─── Data under study ───

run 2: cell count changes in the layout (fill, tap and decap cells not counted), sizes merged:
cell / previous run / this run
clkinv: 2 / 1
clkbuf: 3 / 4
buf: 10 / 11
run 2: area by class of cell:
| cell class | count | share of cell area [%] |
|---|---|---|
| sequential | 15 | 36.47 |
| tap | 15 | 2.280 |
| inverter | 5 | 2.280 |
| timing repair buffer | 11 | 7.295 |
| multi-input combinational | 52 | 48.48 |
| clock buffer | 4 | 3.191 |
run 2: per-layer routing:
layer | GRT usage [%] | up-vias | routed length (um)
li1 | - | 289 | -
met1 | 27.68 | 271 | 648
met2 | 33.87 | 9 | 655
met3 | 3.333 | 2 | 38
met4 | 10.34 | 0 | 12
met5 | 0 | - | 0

───

From the first line to the last, reproduce the data exactly.

▸ Output below:
run 2: cell count changes in the layout (fill, tap and decap cells not counted), sizes merged:
cell / previous run / this run
clkinv: 2 / 1
clkbuf: 3 / 4
buf: 10 / 11
run 2: area by class of cell:
| cell class | count | share of cell area [%] |
|---|---|---|
| sequential | 15 | 36.47 |
| tap | 15 | 2.280 |
| inverter | 5 | 2.280 |
| timing repair buffer | 11 | 7.295 |
| multi-input combinational | 52 | 48.48 |
| clock buffer | 4 | 3.191 |
run 2: per-layer routing:
layer | GRT usage [%] | up-vias | routed length (um)
li1 | - | 289 | -
met1 | 27.68 | 271 | 648
met2 | 33.87 | 9 | 655
met3 | 3.333 | 2 | 38
met4 | 10.34 | 0 | 12
met5 | 0 | - | 0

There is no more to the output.